The Mandate and Powers of the CORE
The CORE’s mandate is to review alleged human rights abuses arising from the overseas operations of Canadian companies in the extractives and garment sectors, with the possibility of further expansion of industries in the future. In the course of its work, the CORE must be guided by, and promote the implementation of, established international norms, which specifically includes the United Nations Guiding Principles on Business and Human Rights (UNGPs) and the OECD Guidelines for Multinational Enterprises. The CORE’s remit is wider than that of its predecessor, the Corporate Social Responsibility (CSR) Counsellor for the Extractive Sector, both in terms of sector focus and powers. Indeed, one of the main criticisms of the CSR Counsellor was its lack of teeth: it lacked independent investigatory powers and the ability to recommend effective sanctions for non-compliance with relevant human rights standards. At this stage, the new Ombudsperson is anticipated to be empowered with the ability to self-initiate investigations as well as consider referrals from individuals and organisations and to make recommendations to the relevant parties and the government.
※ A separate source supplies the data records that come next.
$ cat src/rtl/lsu_byte_lane_ctrl.sv
// Load/store byte-lane controller: one outstanding access, per-lane byte enables,
// handshaked memory bus with timeout, and sign/zero-extended load return.
module lsu_byte_lane_ctrl #(
  parameter int DATA_W     = 32,
  parameter int ADDR_W     = 32,
  parameter int BIG_ENDIAN = 1,
  parameter int TIMEOUT    = 16
) (
  input  logic                  clk,
  input  logic                  rst,
  input  logic                  req_valid,
  output logic                  req_ready,
  input  logic                  req_wr,
  input  logic [1:0]            req_size,
  input  logic                  req_unsigned,
  input  logic [ADDR_W-1:0]     req_addr,
  input  logic [DATA_W-1:0]     req_wdata,
  output logic                  resp_valid,
  output logic [DATA_W-1:0]     resp_rdata,
  output logic [1:0]            resp_err,
  output logic [ADDR_W-1:0]     resp_badaddr,
  output logic                  mem_en,
  output logic [DATA_W/8-1:0]   mem_wen,
  output logic [ADDR_W-1:0]     mem_addr,
  output logic [DATA_W-1:0]     mem_wdata,
  input  logic [DATA_W-1:0]     mem_rdata,
  input  logic                  mem_ack
);
  localparam int NB    = DATA_W / 8;
  localparam int OFS_W = $clog2(NB);
  localparam int CNT_W = (TIMEOUT > 1) ? $clog2(TIMEOUT) : 1;

  typedef enum logic [1:0] {IDLE = 2'd0, BUS = 2'd1, RESP = 2'd2} state_t;

  state_t             state;
  logic [CNT_W-1:0]   cnt;
  logic               wr_reg;
  logic [1:0]         size_reg;
  logic               uns_reg;
  logic [ADDR_W-1:0]  addr_reg;
  logic [OFS_W-1:0]   low_lane_reg;

  logic [3:0]         size_bytes;
  logic [OFS_W-1:0]   ofs;
  logic [OFS_W-1:0]   low_lane;
  logic               illegal;
  logic [4:0]         lo5;
  logic [4:0]         hi5;
  logic [NB-1:0]      lane_mask;
  logic [DATA_W-1:0]  wdata_rep;

  always_comb begin
    size_bytes = 4'd1 << req_size;
    ofs        = req_addr[OFS_W-1:0];
    // BE slots count down from the top lane; modulo-NB arithmetic gives NB-S-k directly
    low_lane   = (BIG_ENDIAN != 0) ? (OFS_W'(0) - OFS_W'(size_bytes) - ofs) : ofs;
    illegal    = ((req_size == 2'd3) && (DATA_W == 32)) ||
                 ((req_addr[2:0] & 3'(size_bytes - 4'd1)) != 3'd0);
    lo5        = 5'(low_lane);
    hi5        = lo5 + 5'(size_bytes);
  end

  for (genvar gi = 0; gi < NB; gi++) begin : g_lane
    logic [7:0] lane_byte;
    always_comb begin
      case (req_size)
        2'd0:    lane_byte = req_wdata[7:0];
        2'd1:    lane_byte = req_wdata[8*(gi%2) +: 8];
        2'd2:    lane_byte = req_wdata[8*(gi%4) +: 8];
        default: lane_byte = req_wdata[8*(gi%8) +: 8];
      endcase
    end
    assign wdata_rep[8*gi +: 8] = lane_byte;
    assign lane_mask[gi]        = (5'(gi) >= lo5) && (5'(gi) < hi5);
  end

  logic [DATA_W-1:0] shifted;
  logic [DATA_W-1:0] keep;
  logic [DATA_W-1:0] load_ext;
  logic              sign;

  // The access always occupies a contiguous lane run starting at low_lane_reg,
  // with the most significant byte in the highest lane for both endiannesses.
  always_comb begin
    shifted = mem_rdata >> {low_lane_reg, 3'b000};
    case (size_reg)
      2'd0:    begin keep = DATA_W'(8'hFF);         sign = shifted[7];        end
      2'd1:    begin keep = DATA_W'(16'hFFFF);      sign = shifted[15];       end
      2'd2:    begin keep = DATA_W'(32'hFFFF_FFFF); sign = shifted[31];       end
      default: begin keep = '1;                     sign = shifted[DATA_W-1]; end
    endcase
    load_ext = (shifted & keep) | ((sign && !uns_reg) ? ~keep : '0);
  end

  logic timed_out;
  assign timed_out = (TIMEOUT != 0) && (cnt == CNT_W'(TIMEOUT - 1));

  always_ff @(posedge clk or posedge rst) begin
    if (rst) begin
      state        <= IDLE;
      cnt          <= '0;
      wr_reg       <= 1'b0;
      size_reg     <= 2'd0;
      uns_reg      <= 1'b0;
      addr_reg     <= '0;
      low_lane_reg <= '0;
      req_ready    <= 1'b1;
      resp_valid   <= 1'b0;
      resp_rdata   <= '0;
      resp_err     <= 2'd0;
      resp_badaddr <= '0;
      mem_en       <= 1'b0;
      mem_wen      <= '0;
      mem_addr     <= '0;
      mem_wdata    <= '0;
    end else begin
      case (state)
        IDLE: begin
          if (req_valid) begin
            req_ready    <= 1'b0;
            wr_reg       <= req_wr;
            size_reg     <= req_size;
            uns_reg      <= req_unsigned;
            addr_reg     <= req_addr;
            low_lane_reg <= low_lane;
            if (illegal) begin
              state        <= RESP;
              resp_valid   <= 1'b1;
              resp_err     <= 2'd1;
              resp_badaddr <= req_addr;
            end else begin
              state     <= BUS;
              cnt       <= '0;
              mem_en    <= 1'b1;
              mem_wen   <= req_wr ? lane_mask : '0;
              mem_addr  <= {req_addr[ADDR_W-1:OFS_W], OFS_W'(0)};
              mem_wdata <= wdata_rep;
            end
          end
        end
        BUS: begin
          if (mem_ack) begin
            state      <= RESP;
            mem_en     <= 1'b0;
            mem_wen    <= '0;
            resp_valid <= 1'b1;
            resp_rdata <= wr_reg ? '0 : load_ext;
          end else if (timed_out) begin
            state        <= RESP;
            mem_en       <= 1'b0;
            mem_wen      <= '0;
            resp_valid   <= 1'b1;
            resp_err     <= 2'd2;
            resp_badaddr <= addr_reg;
          end else begin
            cnt <= cnt + 1'b1;
          end
        end
        RESP: begin
          state        <= IDLE;
          req_ready    <= 1'b1;
          resp_valid   <= 1'b0;
          resp_rdata   <= '0;
          resp_err     <= 2'd0;
          resp_badaddr <= '0;
        end
        default: state <= IDLE;
      endcase
    end
  end
endmodule

$ cat config.mk
export PLATFORM = sky130hd
export DESIGN_NAME = lsu_byte_lane_ctrl
export DESIGN_NICKNAME = d
export VERILOG_FILES = /design/src/rtl/lsu_byte_lane_ctrl.sv
export SDC_FILE = /design/constraint.sdc
export NUM_CORES = 1
export LEC_CHECK = 0
export CAP_MARGIN = 40
export CELL_PAD_IN_SITES_DETAIL_PLACEMENT = 0
export CELL_PAD_IN_SITES_GLOBAL_PLACEMENT = 2
export CORE_MARGIN = 2
export CORE_UTILIZATION = 29
export DETAILED_ROUTE_END_ITERATION = 8
export PLACE_DENSITY = 0.91
export SYNTH_ARGS = -nofsm -noshare
export SYNTH_HDL_FRONTEND = slang
export SYNTH_SLANG_ARGS = --single-unit
$ cat constraint.sdc
create_clock -name clk -period 7.3 [get_ports clk]
set_input_delay 1.095 -clock clk [delete_from_list [all_inputs] [get_ports clk]]
set_output_delay 1.095 -clock clk [all_outputs]
set_load 0.005 [all_outputs]
* After elaboration in Yosys (flattened, before gate mapping)
Index checks and enable logic that the tools add are counted.
** Word-level totals
- Bits in registers :: 179
- Output and inout port bits :: 137
** Operators by class
- $add $sub $neg :: 5
- Order comparisons :: 8
- Equal/unequal tests :: 14
- Shift operators :: 2
- Muxes and demuxes :: 46
- Bitwise operators :: 5
- Reduce and logical (&&, ||, !) cells :: 25
** Operator list (number)
- $mux W32 :: 7
- $pmux W32 S2 :: 2
- $pmux W32 S3 :: 1
- $mux W4 :: 9
- $and A32 B32 Y32 :: 1
- $not A32 Y32 :: 1
- $or A32 B32 Y32 :: 1
- $shr A32 B5 Y32 :: 1
- $mux W8 :: 2
- $pmux W4 S2 :: 2
- $pmux W8 S2 :: 1
- $mux W2 :: 7
- $ne A2 B2 Y1 const B :: 7
- $lt A1 B5 Y1 const A :: 2
- $lt A2 B5 Y1 const A :: 2
- $reduce_and A5 Y1 :: 2
- $mux W1 :: 9
- $reduce_and A2 Y1 :: 4
- $reduce_and A4 Y1 :: 2
- $eq A2 B1 Y1 const B :: 3
- $logic_not A2 Y1 :: 3
- $pmux W1 S2 :: 3
- $pmux W2 S3 :: 1
- $reduce_bool A2 Y1 :: 3
- other kinds (21) :: 29

* Logic depth before layout (Yosys ltp)
Gate-level depths: netlist of run 1.
- Depth after elaboration :: 10
- Depth in mapped cells :: 10

* Worst setup path before layout of run 1
No wires, ideal clock.
- Kind :: input-to-reg
- Start :: in req_size[0]
- End :: reg mem_wen[0]
- Library setup time :: 0.122 ns
- Data arrival time :: 3.353 ns
- Path slack :: 3.826 ns
- Stages :: 10
- Path buffers :: 1
- Path through :: or2_2 > clkbuf_1 > ha_1 > xnor2_1 > xnor2_1 > ha_1 > a211oi_1 > a21o_1 > nand3_1 > a32o_1
** On the way
- Word-level cells in the longest chain between the ends :: 10
- Elaborated cells on any way between the ends :: 18
- Those cells by class :: 4 x add/sub; 2 x order compare; 2 x eq/ne; 1 x shift; 4 x mux; 1 x bitwise; 4 x reduce/logical
** Ends and longest elaborated chain
- from (decl) :: line 14 : input logic [1:0] req_size,
- $shl A1 B2 Y4 * :: line 53 : size_bytes = 4'd1 << req_size;
- $sub A1 B2 Y2 * :: line 56 : low_lane = (BIG_ENDIAN != 0) ? (OFS_W'(0) - OFS_W'(size_bytes) - ofs) : ofs;
- $sub A2 B2 Y2 * :: line 56
- via low_lane[1] :: line 45 : logic [OFS_W-1:0] low_lane;
- $add A2 B4 Y5 :: line 60 : hi5 = lo5 + 5'(size_bytes);
- $lt A1 B5 Y1 :: line 74 : assign lane_mask[gi] = (5'(gi) >= lo5) && (5'(gi) < hi5);
- $logic_and A1 B1 Y1 * :: line 74
- $mux W4 * :: line 135 : mem_wen <= req_wr ? lane_mask : '0;
- $mux W4 * :: line 126 : if (illegal) begin
- $mux W4 * :: line 119 : if (req_valid) begin
- $pmux W4 S2 * :: line 117 : case (state)
- to (signal assigned) :: line 135
- to (decl) :: line 23 : output logic [DATA_W/8-1:0] mem_wen,
The timed path passes the listed nets; every way through them passes the cells marked *. The select of a mux whose other input is x is not followed.
A chain may end at the register's enable or synchronous reset.

* Final worst setup path of run 1
Same ends and word-level chain as after synthesis.

==> implementation parameters, run 1 <==
Parameter                              Value

Synth
  Combinational family with the most area after synthesis ... compound AO/OA/AOI/OAI gates
  Leading cell type by number of instances after synthesis ... dfrtp_1
  Most used flip-flop cell after synthesis ... dfrtp_1
  Fraction of registers with async set/reset ... 100%
  Post-synth top area cell ... dfrtp_1
  Share of synthesized area spent on multiplexers ... 11.6%
  Top cells by area in the synthesized netlist ... dfrtp_1, o21ai_0, mux2_2
  Most instantiated cells after synthesis ... dfrtp_1, o21ai_0, nand2_1, mux2_2, inv_1
  Yosys top cell area share ... 54.4%
  Total of flip-flops plus latches after synthesis ... 179
  Arithmetic-cell share of the synthesized area counting full adders, half adders and majority gates ... 1.38%
  Count of flip-flops with a built-in enable after synthesis ... 0
  Cells after synthesis ... 806
  Cell Area, Synth ... 8190 µm²
  Parity-gate share of the synthesized area counting xor and xnor cells ... 0.321%
  Mean post-synth cell area ... 10.2 µm²
  Count of distinct cell types in the synthesized netlist ... 47
  Synthesized-area fraction occupied by and/or/nand/nor cells ... 11.2%
  Count of warnings emitted by yosys ... 0
  Compound-cell area share of the yosys netlist ... 15.5%
  Share of the yosys chip area belonging to registers ... 54.7%

Clocking
  Clock insertion delay at the later pin of the skew report ... 430 ps
  H-tree lvl count ... 4
  Maximum clock insertion buffer count ... 2
  Root buffer cell ... clkbuf_16
  Clock tree from TritonCTS ... done
  TritonCTS Sinks ... 179
  Cts bufs inserted ... 17
  Number of instances resized during post-cts repair ... 0
  Hold Buf Count CTS ... 0
  Clock transition time at the flip-flop clock pins of the worst setup and hold paths ... 70 ps
  Post CTS Setup Buffer Count ... 0

Die
  Number of top-level design ports ... 241
  Number of rows in the core area ... 61
  Vert. Die Dim ... 172 µm
  Initial core utilization ... 29.5%
  Width of the die ... 172 µm
  Area of the core ... 27800 µm²
  DIE AREA ... 29600 µm²

STA
  Number of setup violations in the final report ... 0
  Pins over their slew limit ... 0
  Setup Total Neg Slack ... 0 ps
  Highest clock frequency the design can meet ... 243 MHz
  Slew of the pin with the lowest slew margin ... 815 ps
  Final hold viol count ... 0
  RSZ-0062 raised after global routing ... false
  Hold Slack ... 478 ps
  Relative slew slack ... 45.7%
  Minimum clock period after layout ... 4110 ps
  Worst Skew ... 11.7 ps
  Ratio of final minimum period to clock period ... 56.4%

Critical path
  Arrival time of the worst setup path ... 4430 ps
  Critical Setup Path Class ... primary input to flop
  Kind of start point of the critical path ... primary input
  Worst Path Required ... 7610 ps
  Length in cells of the worst reg-to-reg path ... 6
  Worst path slowest cell ... clkdlybuf4s50_1
  Launch instance of the worst register-to-register path ... state[1]
  Largest fanout of any net on the critical path ... 15
  CP peak stage delay ... 810 ps
  Crit path capture type ... flop
  Worst path cell trace ... clkdlybuf4s50_1 > or2_2 > ha_1 > xnor2_1 > xnor2_1 > ha_1 > a211oi_1 > a21o_1 > nand3_1 > a32o_1
  Beginning of the critical path ... req_size[0]

Worst hold path
  HP Start ... resp_rdata[14]
  Type of the most critical hold path ... flop to flop
  Hold path cells ... 2

Power
  Leak pwr ... 5.15 nW
  Clock power share ... 21.3%
  Total power density per cell area ... 369 nW/µm²
  Part of the power in combinational logic ... 40.8%
  Net switching share of the total power ... 33.7%
  Peak ir drop on the vdd network ... 0.148 mV
  Total net switching power ... 1.44 mW
  Internal power ... 2.83 mW
  Sequential cell fraction of total power ... 37.9%

Cells and area
  Multi-input combinational cell area ... 3310 µm²
  Seq. cell area ... 4480 µm²
  Ant diodes ... 0
  Filler Cells Inserted ... 2755
  Nets ... 1131
  Area growth from synthesis to layout ... 41.3%
  Ratio of cells with drive above 1 in the final layout ... 9.81%

Global routing
  Global-route wire length before repair ... 36200 µm
  Combined global-route utilization of all metal layers ... 15.8%
  Largest net degree at the start of global routing ... 114
  Via count of the first global-routing pass ... 6510
  Congestion Overflow GR ... 0
  Number of antenna violations at the first check in global routing ... 0

Run status
  Run status ... finished clean

Drt
  Via count ... 6514
  Overall routed net length ... 22900 µm
  DRT antenna net count ... 0
  Per-cell routed wire length ... 16.3 µm
  Number of design-rule violations left by the first detailed-router iteration ... 343
  Post-DR vias/cell ... 4.63
  Drt pass-1 iters ... 4
  Total DRC errors in the routed layout ... 0

Place
  Final weighted congestion in routability-driven placement ... 0.736
  Count of buffers inserted at the top-level ports ... 238
  HPWL after DPL ... 15800 µm

Job
  Max-cap check violation count ... 0
==> path summary, 6_finish.rpt <==
kind / endpoint / slack [ps]
min in group asynchronous: mem_addr[10] / 1200
worst max-delay path: mem_wen[0] / 3190
max in group asynchronous: resp_rdata[24] / 4830
worst min-delay path: resp_rdata[14] / 480
worst max register to register: resp_rdata[24] / 4440
worst min register to register: resp_rdata[14] / 480
==> layout make-up <==
cell class,count,area share [%]
well taps,378,4.09
clock inverters,12,1.07
repair buffers,250,22.1
clock buffers,19,3.83
multi-input cells,526,28.7
inverters,44,1.49
flip-flops and latches,179,38.7
==> layout by cell type, fill, tap and decap left out, drive strengths merged, types with 13 or more instances in the layout <==
| master | count |
|---|---|
| a21oi | 13 |
| inv | 49 |
| nand3 | 37 |
| a221o | 17 |
| mux2 | 45 |
| nor2 | 26 |
| mux2i | 42 |
| dfrtp | 178 |
| o21ai | 139 |
| clkbuf | 19 |
| clkdlybuf4s50 | 238 |
| nand2 | 133 |
==> through the flow <==
step / instance area, µm² / total power [mW] / cells / util (%) / setup WS (ps)
floorplan: 8190 / 2.47 / 807 / - / 1350
global placement: 10900 / 3.33 / 1371 / 39.1 / 2510
detailed placement: 11000 / 3.41 / 1377 / 39.6 / 2770
CTS: 11600 / 4.34 / 1408 / 41.6 / 3190
global route: 11600 / 4.60 / 1408 / 41.6 / 2960
finish: 11600 / 4.27 / 1408 / 41.6 / 3190
==> worst max-delay path: cells and delay by family <==
family,cells,cell delay [ps]
buf+inv,1,810
simple gates,2,750
xor+xnor,2,450
compound gates,3,740
fa+ha+maj,2,580
==> per-layer routing <==
| metal | wire [µm] | track usage, % | vias to the layer above | share of wire [%] |
|---|---|---|---|---|
| met1 | 10500 | 21.1 | 3121 | 46 |
| li1 | - | - | 3200 | - |
| met4 | 188 | 3.98 | 0 | 0.82 |
| met5 | 0 | 0 | - | 0 |
| met3 | 1700 | 4.83 | 12 | 7.4 |
| met2 | 10500 | 24.9 | 181 | 46 |
==> power groups by stage <==
stage | Sequential [mW] | Clock, mW | Combinational (mW)
floorplan | 1.61 | 0 | 0.865
global placement | 1.63 | 0 | 1.71
detailed placement | 1.63 | 0 | 1.78
CTS | 1.62 | 0.939 | 1.78
global route | 1.67 | 0.979 | 1.95
finish | 1.62 | 0.909 | 1.74
==> cells by family (layout without fill, tap and decap cells) <==
family | after synthesis | after routing
AOI/OAI and AO/OA | 208 | 208
xor gates and xnor gates | 3 | 3
adders and majority gates | 9 | 9
buffers and inverters | 102 | 325
DFF | 179 | 179
muxes | 88 | 88
other | 1 | 2
and+or+nand+nor | 216 | 216
(Power assumes the default switching activity.)
==> inputs of run 2 (changes only) <==
clock period = 4.2 ns   (was 7.3 ns; I/O delays follow)
==> run 2 against run 1 <==
Net effect: largest cell class unchanged; cell area up 0.25%; critical path depth is the same; critical path type unchanged; highest routed layer unchanged; cell count grew 0.21%; via count rose by 2.3%.
==> implementation parameters, run 2 (synthesis results as in run 1) <==
Parameter                              Value

Run status
  Run status ... finished clean (unchanged)

Global routing
  Via count of the first global-routing pass ... 6646 (was 6510)
  Combined global-route utilization of all metal layers ... 15.9% (was 15.8%)
  Global-route wire length before repair ... 36600 µm (was 36200 µm)
  Largest net degree at the start of global routing ... 69 (was 114)
  Congestion Overflow GR ... 0 (unchanged)
  Number of antenna violations at the first check in global routing ... 0 (unchanged)

STA
  Final hold viol count ... 0 (unchanged)
  Number of setup violations in the final report ... 0 (unchanged)
  Ratio of final minimum period to clock period ... 76.6%
  Relative slew slack ... 39.1% (was 45.7%)
  Minimum clock period after layout ... 3220 ps
  Pins over their slew limit ... 0 (unchanged)
  Highest clock frequency the design can meet ... 311 MHz
  Slew of the pin with the lowest slew margin ... 913 ps (was 815 ps)
  Worst Skew ... 18.1 ps (was 11.7 ps)
  Setup Total Neg Slack ... 0 ps (unchanged)
  RSZ-0062 raised after global routing ... false (unchanged)

Critical path
  Arrival time of the worst setup path ... 3530 ps (was 4430 ps)
  Crit path capture type ... flop (unchanged)
  Largest fanout of any net on the critical path ... 13 (was 15)
  Worst Path Required ... 4520 ps (was 7610 ps)
  Kind of start point of the critical path ... primary input (unchanged)
  Critical Setup Path Class ... primary input to flop (unchanged)
  Worst path slowest cell ... clkdlybuf4s50_1 (unchanged)
  Worst path cell trace ... clkdlybuf4s50_1 > or2_2 > ha_1 > xnor2_1 > xnor2_1 > ha_1 > a211oi_1 > a21o_1 > nand3_1 > a32o_1 (unchanged)
  CP peak stage delay ... 550 ps (was 810 ps)

Drt
  Overall routed net length ... 23500 µm (was 22900 µm)
  Number of design-rule violations left by the first detailed-router iteration ... 377 (was 343)
  DRT antenna net count ... 0 (unchanged)
  Via count ... 6663 (was 6514)
  Per-cell routed wire length ... 16.6 µm (was 16.3 µm)
  Drt pass-1 iters ... 4 (unchanged)
  Total DRC errors in the routed layout ... 0 (unchanged)
  Post-DR vias/cell ... 4.72 (was 4.63)

Power
  Peak ir drop on the vdd network ... 0.254 mV (was 0.148 mV)
  Leak pwr ... 5.16 nW (was 5.15 nW)
  Total power density per cell area ... 645 nW/µm² (was 369 nW/µm²)

Cells and area
  Most common cell after layout, fill and taps aside ... clkdlybuf4s50_1 (unchanged)
  Filler Cells Inserted ... 2693 (was 2755)
  Ratio of cells with drive above 1 in the final layout ... 10.2% (was 9.81%)
  Ant diodes ... 0 (unchanged)
  Final Util ... 41.7% (was 41.6%)
  Seq. cell area ... 4480 µm² (unchanged)
  Leading cell types in the layout, fill and taps excluded ... clkdlybuf4s50_1, dfrtp_1, o21ai_0 (unchanged)
  Nets ... 1133 (was 1131)
  Multi-input combinational cell area ... 3310 µm² (unchanged)
  Area growth from synthesis to layout ... 41.6% (was 41.3%)

Die
  Number of rows in the core area ... 61 (unchanged)
  Initial core utilization ... 29.5% (unchanged)
  Vert. Die Dim ... 172 µm (unchanged)
  DIE AREA ... 29600 µm² (unchanged)
  Number of top-level design ports ... 241 (unchanged)
  Area of the core ... 27800 µm² (unchanged)
  Width of the die ... 172 µm (unchanged)

Clocking
  Clock tree from TritonCTS ... done (unchanged)
  Post CTS Setup Buffer Count ... 0 (unchanged)
  Cts bufs inserted ... 17 (unchanged)
  Hold Buf Count CTS ... 0 (unchanged)
  Maximum clock insertion buffer count ... 2 (unchanged)
  Number of instances resized during post-cts repair ... 0 (unchanged)
  Clock insertion delay at the later pin of the skew report ... 430 ps (about the same)
  TritonCTS Sinks ... 179 (unchanged)
  H-tree lvl count ... 4 (unchanged)
  Clock transition time at the flip-flop clock pins of the worst setup and hold paths ... 90 ps (was 70 ps)
  Root buffer cell ... clkbuf_16 (unchanged)

Job
  Max-cap check violation count ... 0 (unchanged)

Place
  Count of buffers inserted at the top-level ports ... 238 (unchanged)
  Final weighted congestion in routability-driven placement ... 0.746 (was 0.736)
  HPWL after DPL ... 16100 µm (was 15800 µm)

Worst hold path
  Type of the most critical hold path ... primary input to async pin (was flop to flop)
## run 2: cell count changes in the layout (fill, tap and decap cells not counted), sizes merged
cell / change
bufinv: -1
inv: +2
clkinvlp: +3
buf: +2
clkinv: -1
clkbuf: -2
However, the scope of the CORE’s investigatory powers remains in question. In a public interview following her appointment, Ombudsperson Meyerhoffer expressed a desire for powers that are “as extensive and expansive as possible”. The Government of Canada has been more circumspect, promising that the CORE would have “all the tools required to ensure compliance with information requests” , but has stopped short in saying what precisely those tools will be, indicating that it is currently seeking external legal advice on the matter. The expectation is that the CORE will have subpoena powers similar to those provided in the Inquiries Act, 1985: namely, to compel witnesses to testify and the production of documents. In light of the focus on businesses with overseas operations, one would expect that this advice would consider how the Ombudsperson’s powers would be exercised in practice where key documents or individuals are located outside the jurisdiction. It should also consider situations where there are parallel proceedings or processes already ongoing in Canada or elsewhere in relation to the matter, including what measures might be made available to protect the relevant parties’ procedural rights in the relevant forum.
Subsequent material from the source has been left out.